DATASET RECORDS Start Marker
### flow/run.sh
#!/bin/bash
# OpenROAD 26Q1-2900-gdf79404cd8, Yosys 0.63+post, stock flow scripts
make -C /OpenROAD-flow-scripts/flow DESIGN_CONFIG=/design/flow/config.mk WORK_HOME=/design/flow/orfs finish
### flow/config.mk
export PLATFORM = sky130hd
export DESIGN_NAME = VCGrey4RE
export DESIGN_NICKNAME = VCGrey4RE
export VERILOG_FILES = /design/flow/design.v
export SDC_FILE = /design/flow/constraint.sdc
export NUM_CORES = 4
export LEC_CHECK = 1
export CORE_AREA = 10 10 70 70
export DIE_AREA = 0 0 80 80
### flow/constraint.sdc
current_design VCGrey4RE

set clk_period 1.4
set clk_io_pct 0.2

create_clock -name clk0 -period $clk_period [get_ports {sys_clk}]

set non_clock_inputs [all_inputs -no_clocks]
set_input_delay [expr $clk_period * $clk_io_pct] -clock clk0 $non_clock_inputs
set_output_delay [expr $clk_period * $clk_io_pct] -clock clk0 [all_outputs]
DATASET RECORDS End Marker
EXERCISE DESCRIPTION:
Exactly as they stand, write out all of the entries.

TASK OUTPUT:
### flow/run.sh
#!/bin/bash
# OpenROAD 26Q1-2900-gdf79404cd8, Yosys 0.63+post, stock flow scripts
make -C /OpenROAD-flow-scripts/flow DESIGN_CONFIG=/design/flow/config.mk WORK_HOME=/design/flow/orfs finish
### flow/config.mk
export PLATFORM = sky130hd
export DESIGN_NAME = VCGrey4RE
export DESIGN_NICKNAME = VCGrey4RE
export VERILOG_FILES = /design/flow/design.v
export SDC_FILE = /design/flow/constraint.sdc
export NUM_CORES = 4
export LEC_CHECK = 1
export CORE_AREA = 10 10 70 70
export DIE_AREA = 0 0 80 80
### flow/constraint.sdc
current_design VCGrey4RE

set clk_period 1.4
set clk_io_pct 0.2

create_clock -name clk0 -period $clk_period [get_ports {sys_clk}]

set non_clock_inputs [all_inputs -no_clocks]
set_input_delay [expr $clk_period * $clk_io_pct] -clock clk0 $non_clock_inputs
set_output_delay [expr $clk_period * $clk_io_pct] -clock clk0 [all_outputs]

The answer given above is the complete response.